A part of me would like to say I’d save the kitten first. And already I know I’d probably leave Boop to the flames. Mr. Narcolepsy can sleep through anything, so I don’t worry very much about him. Between my husband and father it’s difficult, because my husband is having an affair and my father and I aren’t that close, but at least he’s alarmingly honest. Finally, I’d hate to think I’d be the type of person to only think about self-preservation, but there you go: Maybe, if it came down to a real life-or-death situation, instinct would take over and I’d simply save myself.

My husband glances up from whisking a bowl of tahini, lime, and dill. Well? he asks. You’re stalling.

I’ve never been involved in a life-or-death scenario, I tell him. Once, maybe. Once when I was younger. This is actually a true story. I worked at a prison to pay for my college tuition. It was a cold day in December, and a light snow fell. I was walking downtown on my lunch break, minding my own business, when a man jumped out the ninth floor of an old, historic hotel. First I heard a sound, a
swoosh
, and I thought that snow had perhaps released from an awning. For a moment, it was all very confusing, the sound, the odd feeling it gave me. But when I looked up I saw a man, free-falling through the air, coming down fast. I often think about that flight, and his inevitable fall. When he leapt from that great height, did the man have a brief moment when it seemed he might soar? Be somehow miraculously saved? Did he think the ground would wait, that it wouldn’t swell up to greet him in all its hard, concrete dimensions, that he could hang in the air forever?

He landed, of course. Hard, so close to me that blood spattered on my high heels and stockings. It was the first time I’d ever heard so many bones breaking, all at once. No one this close up looks beautiful. Still, I bent over to help, reached for him. Sir, sir, I said, in a ridiculous way, as if he’d absentmindedly dropped a handkerchief and I was calling to him after having retrieved it. The blood pooled around him. The man lifted his head. I think about this moment so often. Before he died, did he see the face of a girl who, though squeamish, was desperate to help? Did he feel connection at the thought that someone—anyone—might reach for him? Sense that the world is not such a bad place after all? Did he regret everything?

My husband taps on the bowl. You’re stalling, he says. This is a life-or-death scenario.

In life-or-death scenarios there are never really good options, I comment. Someone always ends up dead. Someone is bound to be lost in the flames. Boop, probably. As you say, there are sacrifices.

He says, You’re tough. He leans over, kisses me gently. You know, he says, Boop has nothing on you, really.

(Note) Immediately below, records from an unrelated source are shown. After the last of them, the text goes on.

`src/tcc_pkg.sv`:
```
// Purpose: Constants and types for the timer capture/compare core.
// Assumes: APB with 32-bit data; one clock core_clk at 100 MHz.
// Notes: Register offsets are byte addresses, one aligned word each.
// Operation
// - One 16-bit free-running counter is the time base for everything.
// - Counter starts from zero after reset.
// - Selected capture edge copies counter into that channel's 16-bit register.
// - Five compare channels, each with own 16-bit register and comparator.
// - Every compare register is checked against the counter every cycle.
// - A match sets the channel flag and starts its automatic actions.
// - Match actions include interrupt request and output pin changes.
// - Software selects whether a match drives the pin high or low.
// - Compare channels two to five each own one port output pin.
// - Channel one may drive any chosen mix of port bits seven to three.
// - Port data writes do not move a pin owned by a compare channel.
// - Port bit seven is general I/O, accumulator input, or channel one output.
// - Counter wraps at maximum to zero, sets overflow flag; software cannot alter it.
// - Three independent capture channels on their own input pins.
// - Reading the high count half freezes the low half for one cycle.
// - Capture pin levels stay readable through the port data register.
package tcc_pkg;
    localparam int CNT_W = 16;
    localparam int N_CAP = 3;
    localparam int N_CMP = 5;
    localparam logic [CNT_W-1:0] CNT_RST = 16'h0000;
    localparam logic [CNT_W-1:0] CNT_MAX = 16'hffff;
    // Byte offsets of the register words
    localparam logic [7:0] A_CNT_HI = 8'h00;   // Count high half, read freezes low
    localparam logic [7:0] A_CNT_LO = 8'h04;   // Count low half (buffered)
    localparam logic [7:0] A_CAP0 = 8'h08;     // Capture 0..2 at 08,0c,10
    localparam logic [7:0] A_CMP0 = 8'h14;     // Compare 1..5 at 14..24
    localparam logic [7:0] A_EDGE = 8'h28;     // Two edge bits per capture channel
    localparam logic [7:0] A_ACT = 8'h2c;      // Per compare: enable, level
    localparam logic [7:0] A_C1MASK = 8'h30;   // Channel one pin mask [4:0]
    localparam logic [7:0] A_C1DATA = 8'h34;   // Channel one pin levels [4:0]
    localparam logic [7:0] A_PORT = 8'h38;     // Port data register
    localparam logic [7:0] A_PCFG = 8'h3c;     // Bit 0: port bit seven output enable
    localparam logic [7:0] A_STAT = 8'h40;     // Sticky flags, read only
    localparam logic [7:0] A_CLR = 8'h44;      // Write one to clear flags
    localparam logic [7:0] A_IEN = 8'h48;      // Interrupt enables
    localparam logic [7:0] A_STEP = 8'h04;     // Word stride
    // Flag layout: [2:0] capture, [7:3] compare one..five, [8] overflow
    localparam int F_CAP = 0;
    localparam int F_CMP = 3;
    localparam int F_OVF = 8;
    localparam int NFLAG = 9;
    // Edge select encodings
    localparam logic [1:0] EDGE_OFF = 2'h0;
    localparam logic [1:0] EDGE_RISE = 2'h1;
    localparam logic [1:0] EDGE_FALL = 2'h2;
    localparam logic [1:0] EDGE_ANY = 2'h3;
    // Compare action: enable bit then level bit
    typedef struct packed {
        logic en;
        logic lvl;
    } tcc_act_t;
    typedef struct packed {
        logic [7:0] addr;
        logic wr;
        logic [31:0] wdata;
    } tcc_req_t;
endpackage : tcc_pkg

```
`src/tcc_core.sv`:
```
// Purpose: Timer core with free-running counter, three captures, five compares.
// Assumes: Pins are asynchronous and are synchronised before use.
// Notes: APB slave answers with zero wait states; pslverr on unmapped address.
//
// The APB slave port and the placing of the registers were decided locally.
`timescale 1ns/1ps
module tcc_core (
    input wire logic core_clk,           // 100 MHz clock
    input wire logic sys_rst,            // Async reset, active high
    input wire logic psel,               // APB select
    input wire logic penable,            // APB access phase
    input wire logic pwrite,             // APB direction
    input wire logic [7:0] paddr,        // APB byte address
    input wire logic [31:0] pwdata,      // APB write data
    output logic [31:0] prdata,          // APB read data
    output logic pready,                 // APB ready
    output logic pslverr,                // APB error
    input wire logic [7:0] port_in,      // Port pin levels
    output logic [7:0] port_out,         // Port pin drive levels
    output logic [7:0] port_oe,          // Port pin output enables
    output logic accum_in,               // Port bit seven to pulse accumulator
    output logic irq                     // Level interrupt request
);
    localparam int CW = tcc_pkg::CNT_W;
    localparam int NC = tcc_pkg::N_CAP;
    localparam int NO = tcc_pkg::N_CMP;
    localparam int NF = tcc_pkg::NFLAG;

    tcc_pkg::tcc_req_t req;
    logic [CW-1:0] cnt_q;
    logic [7:0] lo_buf_q;
    logic frz_q;
    logic [7:0] pin_s1_q, pin_s2_q, pin_s3_q;
    logic [CW-1:0] cap_q [NC];
    logic [CW-1:0] cmp_q [NO];
    logic [2*NC-1:0] edge_q;
    tcc_pkg::tcc_act_t [NO-1:0] act_q;
    logic [4:0] c1mask_q, c1data_q;
    logic [7:0] port_q;
    logic pa7_oe_q;
    logic [NF-1:0] stat_q, ien_q;
    logic [NF-1:0] ev;
    logic [7:0] pin_q;
    logic wr_acc, rd_acc;
    logic hit;
    logic [31:0] rd_d;

    assign req = '{addr: paddr, wr: pwrite, wdata: pwdata};
    assign wr_acc = psel && penable && req.wr;
    assign rd_acc = psel && penable && !req.wr;

    // Free-running counter; no bus write reaches it
    always_ff @(posedge core_clk or posedge sys_rst) begin
        if (sys_rst) begin
            cnt_q <= tcc_pkg::CNT_RST;
        end else begin
            cnt_q <= cnt_q + {{(CW-1){1'b0}}, 1'b1};
        end
    end

    // Low half buffer, held for one cycle after a high-half read
    always_ff @(posedge core_clk or posedge sys_rst) begin
        if (sys_rst) begin
            frz_q <= 1'b0;
            lo_buf_q <= 8'h00;
        end else begin
            frz_q <= rd_acc && (req.addr == tcc_pkg::A_CNT_HI);
            if (!(rd_acc && (req.addr == tcc_pkg::A_CNT_HI)) && !frz_q) begin
                lo_buf_q <= cnt_q[7:0];
            end else if (rd_acc && (req.addr == tcc_pkg::A_CNT_HI)) begin
                lo_buf_q <= cnt_q[7:0];
            end
        end
    end

    // Two-flop synchroniser plus a history stage for edge detection
    always_ff @(posedge core_clk or posedge sys_rst) begin
        if (sys_rst) begin
            pin_s1_q <= 8'h00;
            pin_s2_q <= 8'h00;
            pin_s3_q <= 8'h00;
        end else begin
            pin_s1_q <= port_in;
            pin_s2_q <= pin_s1_q;
            pin_s3_q <= pin_s2_q;
        end
    end

    // Capture channels on port bits zero to two
    genvar gi;
    generate
        for (gi = 0; gi < NC; gi++) begin : g_cap
            logic [1:0] sel;
            logic rise, fall;
            assign sel = edge_q[2*gi +: 2];
            assign rise = pin_s2_q[gi] && !pin_s3_q[gi];
            assign fall = !pin_s2_q[gi] && pin_s3_q[gi];
            assign ev[tcc_pkg::F_CAP+gi] = (rise && sel[0]) || (fall && sel[1]);
            always_ff @(posedge core_clk or posedge sys_rst) begin
                if (sys_rst) begin
                    cap_q[gi] <= tcc_pkg::CNT_RST;
                end else if (ev[tcc_pkg::F_CAP+gi]) begin
                    cap_q[gi] <= cnt_q;
                end
            end
        end
        // One dedicated comparator per compare channel, checked every cycle
        for (gi = 0; gi < NO; gi++) begin : g_cmp
            assign ev[tcc_pkg::F_CMP+gi] = (cmp_q[gi] == cnt_q);
        end
    endgenerate
    assign ev[tcc_pkg::F_OVF] = (cnt_q == tcc_pkg::CNT_MAX);

    // Register writes; compare registers reset to all ones so they idle quietly
    always_ff @(posedge core_clk or posedge sys_rst) begin
        if (sys_rst) begin
            for (int i = 0; i < NO; i++) begin
                cmp_q[i] <= tcc_pkg::CNT_MAX;
            end
            edge_q <= '0;
            act_q <= '0;
            c1mask_q <= 5'h00;
            c1data_q <= 5'h00;
            port_q <= 8'h00;
            pa7_oe_q <= 1'b0;
            ien_q <= '0;
        end else if (wr_acc) begin
            for (int i = 0; i < NO; i++) begin
                if (req.addr == tcc_pkg::A_CMP0 + 8'(i) * tcc_pkg::A_STEP) begin
                    cmp_q[i] <= req.wdata[CW-1:0];
                end
            end
            case (req.addr)
                tcc_pkg::A_EDGE: edge_q <= req.wdata[2*NC-1:0];
                tcc_pkg::A_ACT: act_q <= req.wdata[2*NO-1:0];
                tcc_pkg::A_C1MASK: c1mask_q <= req.wdata[4:0];
                tcc_pkg::A_C1DATA: c1data_q <= req.wdata[4:0];
                tcc_pkg::A_PORT: port_q <= req.wdata[7:0];
                tcc_pkg::A_PCFG: pa7_oe_q <= req.wdata[0];
                tcc_pkg::A_IEN: ien_q <= req.wdata[NF-1:0];
                default: ;
            endcase
        end
    end

    // Sticky flags; a new event wins over a clear in the same cycle
    always_ff @(posedge core_clk or posedge sys_rst) begin
        if (sys_rst) begin
            stat_q <= '0;
        end else begin
            if (wr_acc && req.addr == tcc_pkg::A_CLR) begin
                stat_q <= (stat_q & ~req.wdata[NF-1:0]) | ev;
            end else begin
                stat_q <= stat_q | ev;
            end
        end
    end

    // Pin drive: channel one first, then dedicated channels override
    always_ff @(posedge core_clk or posedge sys_rst) begin
        if (sys_rst) begin
            pin_q <= 8'h00;
        end else begin
            for (int b = 3; b < 8; b++) begin
                if (ev[tcc_pkg::F_CMP] && c1mask_q[b-3]) begin
                    pin_q[b] <= c1data_q[b-3];
                end
            end
            for (int i = 1; i < NO; i++) begin
                if (ev[tcc_pkg::F_CMP+i] && act_q[i].en) begin
                    pin_q[7-i] <= act_q[i].lvl;
                end
            end
        end
    end

    // Port outputs: compare-owned pins ignore port data writes
    always_ff @(posedge core_clk or posedge sys_rst) begin
        if (sys_rst) begin
            port_out <= 8'h00;
            port_oe <= 8'h00;
            accum_in <= 1'b0;
        end else begin
            port_out[2:0] <= 3'h0;
            port_oe[2:0] <= 3'h0;
            for (int b = 3; b < 7; b++) begin
                port_oe[b] <= 1'b1;
                port_out[b] <= (c1mask_q[b-3] || act_q[7-b].en) ? pin_q[b] : port_q[b];
            end
            port_oe[7] <= pa7_oe_q || c1mask_q[4];
            port_out[7] <= c1mask_q[4] ? pin_q[7] : port_q[7];
            accum_in <= pin_s2_q[7];
        end
    end

    // Read mux; unmapped addresses return zero with an error
    always_comb begin
        rd_d = 32'h0000_0000;
        hit = 1'b1;
        case (req.addr)
            tcc_pkg::A_CNT_HI: rd_d[7:0] = cnt_q[15:8];
            tcc_pkg::A_CNT_LO: rd_d[7:0] = frz_q ? lo_buf_q : cnt_q[7:0];
            tcc_pkg::A_EDGE: rd_d[2*NC-1:0] = edge_q;
            tcc_pkg::A_ACT: rd_d[2*NO-1:0] = act_q;
            tcc_pkg::A_C1MASK: rd_d[4:0] = c1mask_q;
            tcc_pkg::A_C1DATA: rd_d[4:0] = c1data_q;
            tcc_pkg::A_PORT: rd_d[7:0] = {pin_s2_q[7:3], pin_s2_q[2:0]};
            tcc_pkg::A_PCFG: rd_d[0] = pa7_oe_q;
            tcc_pkg::A_STAT: rd_d[NF-1:0] = stat_q;
            tcc_pkg::A_CLR: rd_d = 32'h0000_0000;
            tcc_pkg::A_IEN: rd_d[NF-1:0] = ien_q;
            default: begin
                hit = 1'b0;
                for (int i = 0; i < NC; i++) begin
                    if (req.addr == tcc_pkg::A_CAP0 + 8'(i) * tcc_pkg::A_STEP) begin
                        rd_d[CW-1:0] = cap_q[i];
                        hit = 1'b1;
                    end
                end
                for (int i = 0; i < NO; i++) begin
                    if (req.addr == tcc_pkg::A_CMP0 + 8'(i) * tcc_pkg::A_STEP) begin
                        rd_d[CW-1:0] = cmp_q[i];
                        hit = 1'b1;
                    end
                end
            end
        endcase
    end

    // APB answer registered in the setup cycle, so access completes at once
    always_ff @(posedge core_clk or posedge sys_rst) begin
        if (sys_rst) begin
            prdata <= 32'h0000_0000;
            pready <= 1'b0;
            pslverr <= 1'b0;
        end else begin
            pready <= psel && !penable;
            pslverr <= psel && !penable && !hit;
            prdata <= rd_d;
        end
    end

    // Interrupt level from enabled sticky flags
    always_ff @(posedge core_clk or posedge sys_rst) begin
        if (sys_rst) begin
            irq <= 1'b0;
        end else begin
            irq <= |(stat_q & ien_q);
        end
    end
endmodule : tcc_core

```
`config.mk`:
```
export PLATFORM = sky130hd
export DESIGN_NAME = tcc_core
export DESIGN_NICKNAME = d
export VERILOG_FILES = /design/src/tcc_pkg.sv /design/src/tcc_core.sv
export SDC_FILE = /design/constraint.sdc
export NUM_CORES = 1
export LEC_CHECK = 0
export BUFFER_PORTS_ARGS = -buffer_cell sky130_fd_sc_hd__buf_2
export CORE_UTILIZATION = 26
export CTS_CLUSTER_DIAMETER = 60
export DETAILED_ROUTE_END_ITERATION = 6
export GPL_ROUTABILITY_DRIVEN = 0
export PLACE_DENSITY = 0.49
export SETUP_SLACK_MARGIN = 0.1
export SYNTH_ARGS = -nofsm -noshare
export SYNTH_HDL_FRONTEND = slang
export SYNTH_SLANG_ARGS = --single-unit
```
`constraint.sdc`:
```
create_clock -name core_clk -period 9.4 [get_ports core_clk]
set_input_delay 0.47 -clock core_clk [delete_from_list [all_inputs] [get_ports core_clk]]
set_output_delay 0.47 -clock core_clk [all_outputs]
set_load 0.01 [all_outputs]
```
==> results.txt <==
The net switching power figure is 613.7 uW. The count of warnings emitted by yosys came out at 0. The number of cells produced by synthesis is 1,056. The number of global-route vias before repair came out at between 9k and 10k. The die covers 49,920 um2. The die extent in x is about 220 um. The H-tree was split into 2 levels. Fill cells in the final layout number 4,845. The post-route clock period utilization is 33.89%.

The number of resized instances in the post-cts repair step came out at 0. The setup total negative slack came out at 0 ps. At the pin with the least slew margin, the transition time is 1097 ps. After synthesis, the mean cell area works out to between 10 and 15 um2. The switching power as a share of total power came out at 23.33%. The slack of the worst reg-to-reg path is 6690 ps. For the worst-skew pair, the clock arrives at the later sink with an insertion delay of between 500 and 600 ps. The endpoint of the lowest-slack register-to-register path is pin_q[3]. The final HPWL from detailed placement is 29.14 mm. The mean routed wirelength per cell is 24.37 um.

Data on the critical path is required at its endpoint by 9850 ps. The slowest stage of the critical path is the sky130_fd_sc_hd__nor2_2 cell. In the final layout, the share of cells above drive strength 1 is 37.85%.

The internal portion of the total power is 2.017 mW. Synthesis instantiated 75 different standard cells from the library. Including well taps, the total number of placed cells is 1,678. After global routing the overflow that remains totals 0. The number of I/O port buffers is 66. The antenna diode count is 0. Setup repair after global routing left no endpoint under its margin. The initial utilization of the core area, before any placement, comes to 26.53%. The worst slack after detailed placement is 5642 ps. The library cells used most frequently in the layout, excluding fill and tap cells, are 174 x sky130_fd_sc_hd__dfrtp_1, 167 x sky130_fd_sc_hd__mux2_2, 91 x sky130_fd_sc_hd__xnor2_1, 80 x sky130_fd_sc_hd__dfstp_2, 66 x sky130_fd_sc_hd__buf_2. Counting flops with an async set or reset pin after synthesis yields a share of 100.0%. Buffers inserted to repair hold after CTS numbered 0. The height of the chip is around 220 um. The power density normalized to cell area is 178.4 nW/um2. Traced cell by cell, the critical path runs through buf_2 -> buf_4 -> nor4b_4 -> nand2_1 -> nor2_2 -> mux2_2. Across the routed clock network, the largest skew measured is 15.12 ps. The remaining max-slew budget at the tightest pin is 26.66%. Summing the sequential cell areas from Yosys gives between 50 and 60% of the chip area. Leaving out fill and tap cells, the most frequent cell in the layout is sky130_fd_sc_hd__dfrtp_1. The synthesis-stage register bit count came out at 254. In this run the worst path has a maximum fanout of 50. The number of setup buffers added after CTS is 0. In the routed layout, each cell is associated on average with a via count of 5.129.

met2 is the most crowded layer. The synthesis-to-finish area growth is 15.67%. The total via count in the routed design came out at 8,915.

The startpoint of the lowest-slack register-to-register path is cnt_q[5]. In this run the standard cell core region covers 48,050 um2. The CTS sink count is 254. The static leakage is 6.280 nW. The number of buffers and inverters on the critical path is 2. The share of the core filled with cells in the final layout is 30.69%. In this run the remaining antenna-violating nets after routing total 0. The boundary pin count came out at 105. The number of DRC markers in iteration 0 came out at 797. The count of unresolved DRC violations after routing came out at 0. Among all flip-flop cells after synthesis, the most frequent one is sky130_fd_sc_hd__dfrtp_1.

The total of max-cap violations came out at 0. Clock tree synthesis selected as its root buffer the cell sky130_fd_sc_hd__clkbuf_16. Among cell families on the critical path, the largest total delay comes from simple AND/OR/NAND/NOR gates. The site row count is 80.

Clock tree synthesis inserted a total of 34 buffers. The final count of pins violating max slew came out at 0. The number of cells on the worst reg-to-reg path came out at 5. By startpoint and endpoint, the worst setup path is classified as in -> reg. Overall power consumption after layout is estimated at around 2.6 mW. For this run, global-route usage on met1 was measured as 24.04%. The number of nets at the end of the flow is ~1.2k. The worst-case IR drop observed on VDD is 108.9 uV.

The peak per-stage delay on the critical path came out at 1000 ps. The endpoint kind of the worst setup timing path is a register. The cell area after technology mapping is 12,750 um2. The upper clock frequency limit is 313.9 MHz. The final period demand of the worst path is roughly 3200 ps. The total count of hold-check failures in the final report is 0. In this run the worst hold path is classified as in -> async. The number of cells in the finished layout apart from fillers came out at 1,738. The met2 usage came out at 25.84%. The run finished with clean final reports. In the post-route analysis, the smallest setup slack over all paths is 6214 ps. Per report_power, the combinational group accounts for 5.3% of the total. The number of detailed-routing iterations run before antenna repair came out at 5. The final wirelength came out at 42.36 mm.

The CTS tree is yes. The final setup violation count came out at 0. The met3 track demand over resource in global routing came out at 2.884%. The portion of total power attributed to sequential cells came out at 43.4%. The all-layer global routing usage is 17.07%. The buffer depth of the longest clock path is 3. The element type at the critical path start is an input pin. The endpoint arrival time on the critical path came out at 3630 ps. The wire length of the first global-routing pass is between 60 and 70 mm. The largest net degree at the start of global routing is roughly 150.

After clock tree synthesis, the clock-pin slew on the worst setup and hold paths is 60 ps. The number of antenna violations at the first check in global routing is 2. The number of flops mapped to enable cells by yosys came out at 0. The part of the total power dissipated in the clock network is between 50% and 60%.
[Yosys cell counts (all sizes together) (4+ instances only)]
master | count | area (um2)
nand3 | 18 | 95.09
a221oi | 5 | 43.79
o32ai | 5 | 43.79
nor3 | 12 | 98.85
inv | 9 | 33.78
a21o | 8 | 60.06
nand4 | 27 | 168.9
a21oi | 20 | 100.1
nand2 | 58 | 237.7
dfrtp | 174 | 4354
o22a | 5 | 43.79
and3 | 8 | 50.05
nor2b | 7 | 43.79
a21boi | 5 | 37.54
xnor2 | 91 | 797.0
clkbuf | 29 | 108.9
nor4 | 8 | 71.32
dfstp | 80 | 2102
nand2b | 6 | 37.54
nor2 | 53 | 211.5
nor4b | 5 | 80.08
mux2i | 28 | 280.3
buf | 69 | 439.2
a32oi | 5 | 43.79
a222oi | 5 | 50.05
o22ai | 13 | 81.33
a32o | 8 | 80.08
a2111oi | 4 | 36.29
o21ai | 29 | 145.1
mux2 | 191 | 2181
a22oi | 20 | 150.1
[metrics by stage]
stage / cell area [um2] / hold WS [ps]
final: 14750 / 41.69
after global routing: 14750 / 43.16
after CTS: 14750 / 38.18
after detailed placement: 13570 / 335.6
after global placement: 13570 / 334.9
after floorplan: 12830 / 331.2
[routing by layer]
metal	vias to the layer above	part of all wire, %
met5	-	0.064
met3	93	6.6
met4	4	3.8
met1	4605	44
met2	350	45
li1	3863	-
[cell type report]
type	count	area (um2)	area share, %
Timing Repair Buffer	84	478.0	3.241
Sequential cell	254	6456	43.78
Multi-Input combinational cell	716	5822	39.48
Tap cell	615	769.5	5.218
Inverter	9	41.29	0.2800
Clock buffer	50	1035	7.017
Clock inverter	10	145.1	0.9842
[how the worst max path moves through the flow]
| stage | start | to | slack, ps | depth (start not counted) |
|---|---|---|---|---|
| floorplan | sys_rst | accum_in | 2080 | 1 |
| global placement | paddr[3] | cmp_q[13] | 5660 | 6 |
| detailed placement | paddr[3] | cmp_q[3] | 5640 | 6 |
| CTS | paddr[3] | cmp_q[11] | 6190 | 6 |
| global route | paddr[3] | cmp_q[11] | 6070 | 6 |
| finish | paddr[3] | cmp_q[6] | 6210 | 6 |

Then, when his face changes, when he looks pensive, I add, Well, obviously, you’d be the first person I’d save.

T
HE NEXT DAY
, Mr. Gun-Metal stops by. Eventually there are always complications to the basic scenario. For example: I’m starting to notice he only comes over when my husband is at work. Also, when I open the door, a smoky haze hangs in the distance and there is a distinct odor of burning wood. I can almost hear the cracking noise the oaks make before their trunks
split and fall, but I know that, at this distance, I am only imagining the sounds things make when they are falling.

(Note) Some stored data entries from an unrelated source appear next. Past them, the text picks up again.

### config.mk
export PLATFORM = sky130hd
export DESIGN_NAME = lfl_ctrl
export DESIGN_NICKNAME = d
export VERILOG_FILES = /design/src/lfl_tick_div.v /design/src/lfl_ctrl.v
export VERILOG_INCLUDE_DIRS = /design/src
export SDC_FILE = /design/constraint.sdc
export NUM_CORES = 1
export LEC_CHECK = 0
export BUFFER_PORTS_ARGS = -buffer_cell sky130_fd_sc_hd__buf_2
export CORE_MARGIN = 2
export CORE_UTILIZATION = 28
export CTS_CLUSTER_SIZE = 16
export DETAILED_ROUTE_END_ITERATION = 7
export HOLD_SLACK_MARGIN = 0.08
export PLACE_DENSITY = 0.42
export SYNTH_ARGS = -nofsm -noshare
export SYNTH_HDL_FRONTEND = slang
export SYNTH_HIERARCHICAL = 1
export SYNTH_SLANG_ARGS = --single-unit
export TNS_END_PERCENT = 20
### constraint.sdc
create_clock -name clk -period 1.95 [get_ports clk]
set_input_delay 0.585 -clock clk [delete_from_list [all_inputs] [get_ports clk]]
set_output_delay 0.585 -clock clk [all_outputs]
set_load 0.02 [all_outputs]
[src/design/xbus_decode_pkg.sv]
// Package: register map, field layout and decode constants for the X-bus decode block
package xbus_decode_pkg;

   // ********************************************
   // Register indices and byte addresses
   // ********************************************
   localparam logic [11:0] RECOVERY_INDEX = 12'h04C;
   localparam logic [11:0] CHIP_SEL_INDEX = 12'h04E;
   localparam logic [11:0] STATUS_INDEX = 12'h050;
   localparam logic [11:0] RECOVERY_ADDR = 12'(RECOVERY_INDEX * 4);
   localparam logic [11:0] CHIP_SEL_ADDR = 12'(CHIP_SEL_INDEX * 4);
   localparam logic [11:0] STATUS_ADDR = 12'(STATUS_INDEX * 4);

   // ********************************************
   // Reset values and field positions
   // ********************************************
   localparam logic [7:0] RECOVERY_RESET = 8'h4D;
   localparam logic [15:0] CHIP_SEL_RESET = 16'h0003;
   localparam logic [15:0] CHIP_SEL_MASK = 16'h07FF;
   localparam int REC8_EN_BIT = 6;
   localparam int REC8_LSB = 3;
   localparam int REC16_EN_BIT = 2;
   localparam int REC16_LSB = 0;
   localparam int MC_EN_BIT = 10;
   localparam int BIOS512_EN_BIT = 9;
   localparam int APIC_EN_BIT = 8;
   localparam int BIOS384_EN_BIT = 7;

   // ********************************************
   // Recovery timing: base in ISA clock half-periods, zero-code extras in ISA clocks
   // ********************************************
   localparam logic [4:0] BASE_HALF_PERIODS = 5'h07;
   localparam logic [3:0] REC8_ZERO_CODE_CLOCKS = 4'h8;
   localparam logic [3:0] REC16_ZERO_CODE_CLOCKS = 4'h3;

   // ********************************************
   // Address decode
   // ********************************************
   localparam logic [15:0] MC_PORT_DATA = 16'h0062;
   localparam logic [15:0] MC_PORT_CMD = 16'h0066;
   localparam logic [12:0] BIOS_HI_TAG = 13'h1FFE;
   localparam logic [12:0] BIOS_TOP_TAG = 13'h1FFF;
   localparam logic [1:0] BIOS_TOP_HOLE = 2'h3;
   localparam logic [31:0] APIC_BASE_DEFAULT = 32'hFEC00000;
   localparam logic [31:0] APIC_WINDOW_MASK = 32'hFFFFFFEF;
   localparam logic [3:0] UPPER_ADDR_ONES = 4'hF;

   // ********************************************
   // Shared-pin group: select, request, ack, timer, rtc, irq9
   // ********************************************
   localparam int PIN_COUNT = 6;
   localparam int PIN_SELECT = 0;
   localparam logic [5:0] APIC_PIN_OE = 6'h3D;

   typedef struct packed {
      logic valid;
      logic is_mem;
      logic is_io;
      logic from_isa;
      logic [31:0] addr;
   } bus_cycle_t;

   typedef struct packed {
      logic [5:0] drive;
      logic [5:0] enable;
   } pin_group_t;

endpackage : xbus_decode_pkg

He hands me a bottle of wine.

Are you flirting with me? I ask.

Believe it or not, he says, I don’t even think you’re pretty.

Oh, I say, disappointed.

Frankly, he adds, you have a very ugly nose.

I like my nose, I say. It’s a character-building nose.

If you say so, he tells me.

In the kitchen, we sit in silence because neither Gun-Metal nor I is terribly good at small talk. He pours me two glasses, as if he’s lazy and knows I drink quickly. Then he stares hard and rakes his hand through his almost nonexistent hair. He tenses his jaw.